Exercise details:
Starting at the line that contains "Word level (Yosys, flattened, before mapping)" in the listing below, write out every line word for word until you have written the line that contains "Add/sub/neg operators: 3.".

Material for this exercise:
## config.mk

```make
export PLATFORM = sky130hd
export DESIGN_NAME = seg_xlate_unit
export DESIGN_NICKNAME = d
export VERILOG_FILES = /design/src/rtl/seg_xlate_pkg.sv /design/src/rtl/seg_desc_unpack.sv /design/src/rtl/seg_limit_chk.sv /design/src/rtl/seg_access_chk.sv /design/src/rtl/seg_xlate_unit.sv
export SDC_FILE = /design/constraint.sdc
export NUM_CORES = 1
export LEC_CHECK = 0
export ABC_AREA = 1
export BUFFER_PORTS_ARGS = -buffer_cell sky130_fd_sc_hd__buf_2
export CORE_UTILIZATION = 57
export CTS_CLUSTER_SIZE = 20
export DETAILED_ROUTE_END_ITERATION = 16
export PLACE_DENSITY = 0.84
export SLEW_MARGIN = 10
export SYNTH_ARGS = -nofsm -noshare
export SYNTH_HDL_FRONTEND = slang
export SYNTH_SLANG_ARGS = --single-unit
```

## constraint.sdc

```tcl
create_clock -name clk -period 3.7 [get_ports clk]
set_input_delay 0 -clock clk [delete_from_list [all_inputs] [get_ports clk]]
set_output_delay 0 -clock clk [all_outputs]
set_load 0.02 [all_outputs]
```

## src/rtl/seg_xlate_pkg.sv

```systemverilog
package seg_xlate_pkg;

    localparam int SEL_W      = 16;
    localparam int ADDR_W     = 32;
    localparam int DESC_W     = 64;
    localparam int RAW_LIM_W  = 20;
    localparam int PAGE_SHIFT = ADDR_W - RAW_LIM_W;
    localparam int SMALL_TOP_W = 16;
    localparam int VEC_W      = 8;

    localparam logic [VEC_W-1:0] VEC_NOT_PRESENT = 8'd11;
    localparam logic [VEC_W-1:0] VEC_STACK       = 8'd12;
    localparam logic [VEC_W-1:0] VEC_GEN_PROT    = 8'd13;

    typedef enum logic [1:0] {
        ACC_READ  = 2'd0,
        ACC_WRITE = 2'd1,
        ACC_EXEC  = 2'd2,
        ACC_RSVD  = 2'd3
    } acc_kind_e;

    typedef enum logic {
        ST_IDLE = 1'b0,
        ST_RESP = 1'b1
    } xlate_state_e;

    typedef struct packed {
        logic [ADDR_W-1:0] base;
        logic [ADDR_W-1:0] limit;
        logic              big;
        logic              present;
        logic [1:0]        dpl;
        logic              is_seg;
        logic [3:0]        typ;
    } seg_fields_t;

endpackage

```

## src/rtl/seg_desc_unpack.sv

```systemverilog
module seg_desc_unpack
    import seg_xlate_pkg::*;
(
    input  logic [DESC_W-1:0] desc,
    output seg_fields_t       fields
);

    logic [RAW_LIM_W-1:0] raw_lim;
    logic                 gran;
    logic                 unused_desc_bits;

    // bits 53:52 carry no meaning for this checker
    assign unused_desc_bits = ^desc[53:52];

    assign raw_lim = {desc[51:48], desc[15:0]};
    assign gran    = desc[55];

    always_comb begin
        fields.base    = {desc[63:56], desc[39:32], desc[31:16]};
        fields.big     = desc[54];
        fields.present = desc[47];
        fields.dpl     = desc[46:45];
        fields.is_seg  = desc[44];
        fields.typ     = desc[43:40];
        if (gran) begin
            fields.limit = {raw_lim, {PAGE_SHIFT{1'b1}}};
        end else begin
            fields.limit = {{PAGE_SHIFT{1'b0}}, raw_lim};
        end
    end

endmodule

```

## src/rtl/seg_limit_chk.sv

```systemverilog
module seg_limit_chk
    import seg_xlate_pkg::*;
(
    input  logic [ADDR_W-1:0] offset,
    input  logic [ADDR_W-1:0] limit,
    input  logic              expand_down,
    input  logic              big,
    input  logic [1:0]        size_code,
    output logic              limit_fault
);

    localparam int EXT_W = ADDR_W + 1;

    logic [ADDR_W-1:0] span;
    logic [EXT_W-1:0]  last_byte;
    logic [EXT_W-1:0]  top;

    always_comb begin
        unique case (size_code)
            2'd0:    span = ADDR_W'(0);
            2'd1:    span = ADDR_W'(1);
            default: span = ADDR_W'(3);
        endcase
    end

    assign last_byte = {1'b0, offset} + {1'b0, span};

    generate
        if (SMALL_TOP_W < ADDR_W) begin : g_two_tops
            assign top = big ? {1'b0, {ADDR_W{1'b1}}}
                             : {{(EXT_W-SMALL_TOP_W){1'b0}}, {SMALL_TOP_W{1'b1}}};
        end else begin : g_one_top
            assign top = {1'b0, {ADDR_W{1'b1}}};
        end
    endgenerate

    always_comb begin
        if (expand_down) begin
            limit_fault = (offset <= limit) || (last_byte > top);
        end else begin
            limit_fault = last_byte > {1'b0, limit};
        end
    end

endmodule

```

## src/rtl/seg_access_chk.sv

```systemverilog
module seg_access_chk
    import seg_xlate_pkg::*;
(
    input  logic [3:0] typ,
    input  logic [1:0] dpl,
    input  logic [1:0] cpl,
    input  logic [1:0] rpl,
    input  acc_kind_e  kind,
    output logic       access_fault
);

    logic       is_code;
    logic       conf_or_down;
    logic       rd_or_wr_ok;
    logic [1:0] eff_pl;
    logic       data_pl_bad;

    assign is_code      = typ[3];
    assign conf_or_down = typ[2];
    assign rd_or_wr_ok  = typ[1];
    assign eff_pl       = (cpl > rpl) ? cpl : rpl;
    assign data_pl_bad  = eff_pl > dpl;

    always_comb begin
        access_fault = 1'b0;
        unique case (kind)
            ACC_EXEC: begin
                if (!is_code) begin
                    access_fault = 1'b1;
                end else if (conf_or_down) begin
                    access_fault = cpl < dpl;
                end else begin
                    access_fault = cpl != dpl;
                end
            end
            ACC_WRITE: begin
                access_fault = is_code || !rd_or_wr_ok || data_pl_bad;
            end
            ACC_READ, ACC_RSVD: begin
                if (is_code) begin
                    access_fault = !rd_or_wr_ok || (!conf_or_down && data_pl_bad);
                end else begin
                    access_fault = data_pl_bad;
                end
            end
        endcase
    end

endmodule

```

## src/rtl/seg_xlate_unit.sv

```systemverilog
module seg_xlate_unit
    import seg_xlate_pkg::*;
#(
    parameter int REAL_SHIFT = 4
) (
    input  logic              clk,
    input  logic              rst_n,
    input  logic              req_valid,
    input  logic              prot_mode,
    input  logic [SEL_W-1:0]  seg_sel,
    input  logic [ADDR_W-1:0] offset,
    input  logic [DESC_W-1:0] desc,
    input  logic [1:0]        cpl,
    input  logic [1:0]        acc_kind,
    input  logic [1:0]        acc_size,
    input  logic              stack_seg,
    output logic              rsp_valid,
    output logic              rsp_ok,
    output logic [ADDR_W-1:0] lin_addr,
    output logic [VEC_W-1:0]  fault_vec,
    output logic [SEL_W-1:0]  fault_err
);

    localparam int REAL_W = SEL_W + REAL_SHIFT;

    xlate_state_e state_q, state_d;

    seg_fields_t        fld;
    logic               access_fault;
    logic               limit_fault;
    logic [REAL_W-1:0]  real_sum;
    logic               sel_null;
    logic [SEL_W-1:0]   sel_err;
    logic [VEC_W-1:0]   gp_vec;
    logic [VEC_W-1:0]   np_vec;

    logic               nx_ok;
    logic [ADDR_W-1:0]  nx_lin;
    logic [VEC_W-1:0]   nx_vec;
    logic [SEL_W-1:0]   nx_err;

    seg_desc_unpack u_unpack (
        .desc   (desc),
        .fields (fld)
    );

    seg_access_chk u_access (
        .typ          (fld.typ),
        .dpl          (fld.dpl),
        .cpl          (cpl),
        .rpl          (seg_sel[1:0]),
        .kind         (acc_kind_e'(acc_kind)),
        .access_fault (access_fault)
    );

    seg_limit_chk u_limit (
        .offset      (offset),
        .limit       (fld.limit),
        .expand_down (!fld.typ[3] && fld.typ[2]),
        .big         (fld.big),
        .size_code   (acc_size),
        .limit_fault (limit_fault)
    );

    assign real_sum = {seg_sel, {REAL_SHIFT{1'b0}}} + REAL_W'(offset[SEL_W-1:0]);
    assign sel_null = (seg_sel[SEL_W-1:3] == '0) && !seg_sel[2];
    assign sel_err  = {seg_sel[SEL_W-1:2], 2'b00};
    assign gp_vec   = stack_seg ? VEC_STACK : VEC_GEN_PROT;
    assign np_vec   = stack_seg ? VEC_STACK : VEC_NOT_PRESENT;

    // verdict in fixed priority order
    always_comb begin
        nx_ok  = 1'b1;
        nx_lin = '0;
        nx_vec = '0;
        nx_err = '0;
        if (!prot_mode) begin
            nx_lin = ADDR_W'(real_sum);
        end else if (sel_null) begin
            nx_ok  = 1'b0;
            nx_vec = gp_vec;
        end else if (!fld.is_seg || access_fault) begin
            nx_ok  = 1'b0;
            nx_vec = gp_vec;
            nx_err = sel_err;
        end else if (!fld.present) begin
            nx_ok  = 1'b0;
            nx_vec = np_vec;
            nx_err = sel_err;
        end else if (limit_fault) begin
            nx_ok  = 1'b0;
            nx_vec = gp_vec;
        end else begin
            nx_lin = fld.base + offset;
        end
    end

    // state register
    always_ff @(posedge clk) begin
        if (!rst_n) begin
            state_q <= ST_IDLE;
        end else begin
            state_q <= state_d;
        end
    end

    // transitions: ACCEPT, STREAM, DRAIN
    always_comb begin
        state_d = state_q;
        unique case (state_q)
            ST_IDLE: state_d = req_valid ? ST_RESP : ST_IDLE;
            ST_RESP: state_d = req_valid ? ST_RESP : ST_IDLE;
        endcase
    end

    // output registers
    always_ff @(posedge clk) begin
        if (!rst_n) begin
            rsp_ok    <= 1'b0;
            lin_addr  <= '0;
            fault_vec <= '0;
            fault_err <= '0;
        end else if (req_valid) begin
            rsp_ok    <= nx_ok;
            lin_addr  <= nx_lin;
            fault_vec <= nx_vec;
            fault_err <= nx_err;
        end
    end

    assign rsp_valid = (state_q == ST_RESP);

endmodule

```

Word level (Yosys, flattened, before mapping)
Cells that the tools add are included.

Add/sub/neg operators: 3. Magnitude comparators: 6. Equal/unequal tests: 5. Mux-type cells: 31. Reductions and logical operators: 17.

Operators with widths (count): $mux W32 (7); $mux W16 (4); $add A32 B2 Y33 (1); $gt A33 B32 Y1 (1); $gt A33 B33 Y1 (1); $add A32 B32 Y32 (1); $le A32 B32 Y1 (1); $add A20 B16 Y20 (1); $mux W4 (5); $logic_not A13 Y1 (1); $mux W1 (11); $logic_not A1 Y1 (5); $logic_or A1 B1 Y1 (5); $eq A2 B1 Y1 const B (2); $eq A2 B2 Y1 const B (2); $gt A2 B2 Y1 (2); $logic_not A2 Y1 (2); $pmux W2 S2 (1); $logic_and A1 B1 Y1 (3); $mux W3 (1); $pmux W1 S3 (1); $lt A2 B2 Y1 (1); $mux W2 (1); $ne A2 B2 Y1 (1); $reduce_or A2 Y1 (1).

Bits in registers: 58. Bits of input ports: 123. Output and inout bits: 58. Logic and storage cells: 67.

Logic depth before layout (Yosys ltp)
Depth after elaboration: 11. Gate-level depth with buffers: 30. Depth with buffers taken out: 30.

Modules after synthesis
From an unflattened synthesis, not the netlist that was laid out.

Cells, all modules: 1606. Area total of the unflattened synthesis: 9276.4 um2.

By module, submodules not included: seg_xlate_unit (times used 1, cells each 959, area an instance 5421.4 um2, sequential area each 1041.0 um2); seg_limit_chk (times used 1, cells each 497, area an instance 3007.9 um2, sequential area each 0.0 um2); seg_desc_unpack (times used 1, cells each 105, area an instance 584.3 um2, sequential area each 0.0 um2); seg_access_chk (times used 1, cells each 45, area an instance 262.8 um2, sequential area each 0.0 um2).

Worst setup path after synthesis
Ideal clock, no wire load.

Path type: input-to-reg. From: in acc_size[0]. To: reg lin_addr[1]. Setup time: 66 ps. Arrival time: 3321 ps. Data required time: 3634 ps. Path slack: 313 ps. Cell stages on the path: 27. Buffers on the path: 1. Path through: or2_2 -> ha_1 -> fa_1 -> nand3_1 -> nor2_2 -> nand3_1 -> nor2_1 -> nand2_1 -> nor2_1 -> and3_1 -> o21ai_0 -> inv_1 -> ha_1 -> nand2_1 -> inv_1 -> nand3_1 -> nor2_1 -> a21oi_1 -> nand3_1 -> nand2_1 -> nand2_1 -> nand2_1 -> nand2_1 -> a21oi_2 -> buf_2 -> nand4_2 -> a21oi_2.

Word-level cells in the longest chain between the ends: 11. Elaborated cells between the ends (all ways): 13. Those cells by class: add/sub (1); order compare (2); eq/ne (1); mux (7); reduce/logical (2).

Ends and longest elaborated chain: start: declaration (line seg_xlate_unit.sv:15) `input logic [1:0] acc_size,`; $eq A2 B1 Y1 / $logic_not A2 Y1 (equally long branches) (line seg_limit_chk.sv:19) `unique case (size_code)`; $pmux W2 S2 * (line seg_limit_chk.sv:19); $add A32 B2 Y33 * (line seg_limit_chk.sv:26) `assign last_byte = {1'b0, offset} + {1'b0, span};`; $gt A33 B33 Y1 (line seg_limit_chk.sv:39) `limit_fault = (offset <= limit) || (last_byte > top);`; $logic_or A1 B1 Y1 (line seg_limit_chk.sv:39); $mux W1 * (line seg_limit_chk.sv:38) `if (expand_down) begin`; $mux W32 * (line seg_xlate_unit.sv:90) `end else if (limit_fault) begin`; $mux W32 * (line seg_xlate_unit.sv:86) `end else if (!fld.present) begin`; $mux W32 * (line seg_xlate_unit.sv:82) `end else if (!fld.is_seg || access_fault) begin`; $mux W32 * (line seg_xlate_unit.sv:79) `end else if (sel_null) begin`; $mux W32 * (line seg_xlate_unit.sv:77) `if (!prot_mode) begin`; end signal: assignment (line seg_xlate_unit.sv:125) `lin_addr <= nx_lin;`; end: declaration (line seg_xlate_unit.sv:19) `output logic [ADDR_W-1:0] lin_addr,`.

Mark *: on every way between the ends. The rest lies on a longest branch, timed or not. A chain may end at the register's enable or synchronous reset.

Worst setup path in the final report
From: in acc_size[0]. To: reg fault_vec[3].

Word-level cells in the longest chain between the ends: 11. Elaborated cells between the ends (all ways): 13. Those cells by class: add/sub (1); order compare (2); eq/ne (1); mux (7); reduce/logical (2).

Ends and longest elaborated chain: $eq A2 B1 Y1 / $logic_not A2 Y1 (equally long branches) (line seg_limit_chk.sv:19); $pmux W2 S2 * (line seg_limit_chk.sv:19); $add A32 B2 Y33 * (line seg_limit_chk.sv:26); $gt A33 B33 Y1 (line seg_limit_chk.sv:39); $logic_or A1 B1 Y1 (line seg_limit_chk.sv:39); $mux W1 * (line seg_limit_chk.sv:38); $mux W4 * (line seg_xlate_unit.sv:90); $mux W4 * (line seg_xlate_unit.sv:86); $mux W4 * (line seg_xlate_unit.sv:82); $mux W4 * (line seg_xlate_unit.sv:79); $mux W4 * (line seg_xlate_unit.sv:77); end signal: assignment (line seg_xlate_unit.sv:126) `fault_vec <= nx_vec;`; end: declaration (line seg_xlate_unit.sv:20) `output logic [VEC_W-1:0] fault_vec,`.

Marks and branches as above.

==> flow_metrics.tcl <==
set metrics [dict create \
    finish.cell_count_without_fillers 1595 \
    gr-usage-met2_pct 58.0 \
    worst_hold_startpoint "stack_seg" \
    placed_cells_incl_taps 1583 \
    status "complete, no violations" \
    synth_compound_gate_area_share_pct 16.9 \
    slew_headroom_pct 28.2 \
    tritoncts "done" \
    critical_path_buf_inv_count 5 \
    hold_slack_ns 0.00810 \
    clk_latency_ns 0.29 \
    vdd.ir_drop.worst_uv 195 \
    critical_path_peak_fanout 9 \
    yosysSeqAreaShare_pct 13.0 \
    grt_pass1_vias 8410 \
    area_delta_synth_final_pct 17.5 \
    maxCapViolations 0 \
    critPathRequiredTime_ns 3.83 \
    min_path_type "in2reg" \
    drive_gt1_share_pct 18.6 \
    synth_fa_ha_area_share_pct 21.7 \
    cpMaxStageDelayCell "fa_2" \
    grt_use_total_pct 35.0 \
    yosys_most_used_dff "dfxtp_1" \
    syn-cell-area_mm2 0.00800 \
    tightestPinTransition_ns 1.08 \
    clk_pin_slew_worst_paths_ns 0.07 \
    detail_route.first_pass.iterations 5 \
    clock_path_buffers 2 \
    antenna_found_initial 0 \
    timing.setup.tns_ns 0 \
    synth.yosys.warnings 0 \
    cts_max_level 2 \
    worstPathArrival_ns 3.57 \
    count_leader_synth "nand2_1" \
    gr-max-usage-layer "met2" \
    fin_skew_ns 0 \
    grt_start_max_net_pins 35 \
    period_share_pct 92.9 \
    final_period_minus_worst_setup_slack_ns 3.44 \
    worst-setup-path-type "in2reg" \
    r2r-start "lin_addr[1]" \
    floorplan.initialDensity_pct 59.4 \
    synthesis.area_per_instance_um2 6.45 \
    postRouteAntennaNets 0 \
    timing.critical_path.slowest_cell_delay_ns 0.36 \
    finish.net_count 1678 \
    die_w_um 120 \
    ctsRootBufferMaster "clkbuf_16" \
    vert_die_dim_um 120 \
    core_region_area_mm2 0.0135 \
    worstSetupEndpointType "flop" \
    top_level_ports 181 \
    area.sequential_mm2 0.00104 \
    ctsHoldBuffers 0 \
    grt_pass1_wl_um 40500 \
    synth-seq-cells 52 \
    globalRouteMet1Util_pct 46.9 \
    crit_family "simple AND/OR/NAND/NOR gates" \
    via_per_inst 5.77 \
    combinational_family_with_the_most_area_after_synthesis "simple AND/OR/NAND/NOR gates" \
    standard_cell_area_after_detailed_placement_mm2 0.00913 \
    synth_common_cells "nand2_1 (280), inv_1 (144), a21oi_1 (140)" \
    gp_routability_congestion 1.01 \
    synth.area.top_cells "ha_1 (21%), nand2_1 (13%), dfxtp_1 (13%), a21oi_1 (8.8%), inv_1 (6.8%)" \
    detailedPlace.worstSlack_ns -0.0282 \
    start_kind "input pin" \
    leakage_nw 4.92 \
    remaining_drc_errors 0 \
    setup_viol 0 \
    finalHoldViolations 0 \
    gr-total-overflow 0 \
    numClockSinks 52 \
    synthXorXnorAreaFrac_pct 5.15 \
    drt-total-wl_um 26300 \
    synth-async-reset-ratio_pct 0 \
    pwr_density_cell_mw_per_mm2 239 \
    fmax_ghz 0.291 \
    timing_max_transition_violations_final 0 \
    synth.mux.area_fraction_pct 1.00 \
    routed_wire_length_per_instance_um 16.5 \
    placement_rows 42 \
    antenna_cells 0 \
    portBuffers 171 \
    vias 9205 \
    die-area_mm2 0.0145 \
    crit_start "acc_size[0]" \
    place_hpwl_um 21500 \
    tritoncts.num_buffers 5 \
    postSynthCellCount 1239 \
    drt_iter0_markers 653 \
    finalWorstSetupSlack_ns 0.262 \
    n_fill_cell 1244 \
    final_area_mm2 0.00940 \
    synth.distinct_cells 56 \
    fraction_of_synthesized_cell_area_taken_by_the_top_area_cell_type_pct 21.0 \
    multi_input_area_mm2 0.00623 \
    synth-edff-count 0 \
    critical_path.most_common_cell "nand2_1" \
    synth.largest_area_cell "ha_1" \
    grt_util_met3_pct 4.25 \
    synth_simple_gate_area_share_pct 32.5 \
]
==> worst reg2reg max path: cells and delay by family, from the launching register on <==
family | cells | cell delay, ns
AOI/OAI and AO/OA | 2 | 0.28
DFF | 1 | 0.35
==> stage by stage <==
stage                     utilization [%]  power, mW
after detailed placement             67.9       1.68
after global placement               67.9       1.66
after floorplan                         -       1.33
after CTS                            69.1       2.20
after global routing                 69.9       2.39
final                                69.9       2.24
==> cell type report <==
cell class	instances	share of cell area (%)
Inverter	149	5.95
Clock inverter	2	0.413
Sequential cell	52	11.1
Clock buffer	6	1.37
Multi-Input combinational cell	1006	66.3
Timing Repair Buffer	204	12.6
Tap cell	176	2.34
==> power breakdown <==
| part | switching [mW] | total, mW | internal [mW] |
|---|---|---|---|
| clock | 0.212 | 0.534 | 0.322 |
| combinational | 0.703 | 1.11 | 0.405 |
| sequential | 0.0153 | 0.601 | 0.586 |
| total | 0.930 | 2.24 | 1.31 |
==> path summary, 6_finish.rpt <==
path              cells past startpoint  slack, ns            to
hold reg to reg                       2       0.46  fault_err[5]
hold / removal                        4      0.008  fault_vec[0]
setup / recovery                     30       0.26  fault_vec[3]
setup reg to reg                      2       2.96   lin_addr[1]
==> state kept, by name, indices dropped and copies added, names as in the netlist <==
name and count:
rsp_valid 1, rsp_ok 1, lin_addr 32, fault_err 14, fault_vec 4
==> kinds of logic (layout without fill, tap and decap cells) <==
family                   count (synthesis)  count (layout)
AND/OR/NAND/NOR                        562             562
AO/OA/AOI/OAI                          246             246
buffers and inverters                  186             361
adder cells (fa/ha/maj)                137             137
flip-flops                              52              52
XOR/XNOR                                47              47
multiplexers                             8               8
other                                    1               6
==> routing by layer <==
metal / up-vias / share of wire [%]
met5: - / 0
met4: 0 / 2.9
met3: 51 / 8.8
li1: 4557 / -
met2: 418 / 45
met1: 4179 / 43
==> what timing repair did <==
| item | CTS | global route |
|---|---|---|
| setup endpoints to repair | 0 | 26 |
| setup buffers | 0 | 1 |
| resized for setup | 0 | 5 |
==> cells in the final DEF (no fill, tap or decap), drive strengths merged, types with 3 or more instances in the layout <==
master,instances
and3,3
nor2,116
clkbuf,8
o211ai,3
o21a,4
a21oi,145
buf,202
nand4,61
dfxtp,52
conb,6
xor2,33
nor3,17
nand3b,4
o21ai,61
mux2i,8
inv,149
a31oi,6
or2,7
o21bai,4
fa,3
a21boi,7
nand2,288
xnor2,14
o221ai,3
ha,134
nor4,6
a21o,4
nand3,58
(Power assumes the default switching activity.)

Solved exercise:
Word level (Yosys, flattened, before mapping)
Cells that the tools add are included.

Add/sub/neg operators: 3. Magnitude comparators: 6. Equal/unequal tests: 5. Mux-type cells: 31. Reductions and logical operators: 17.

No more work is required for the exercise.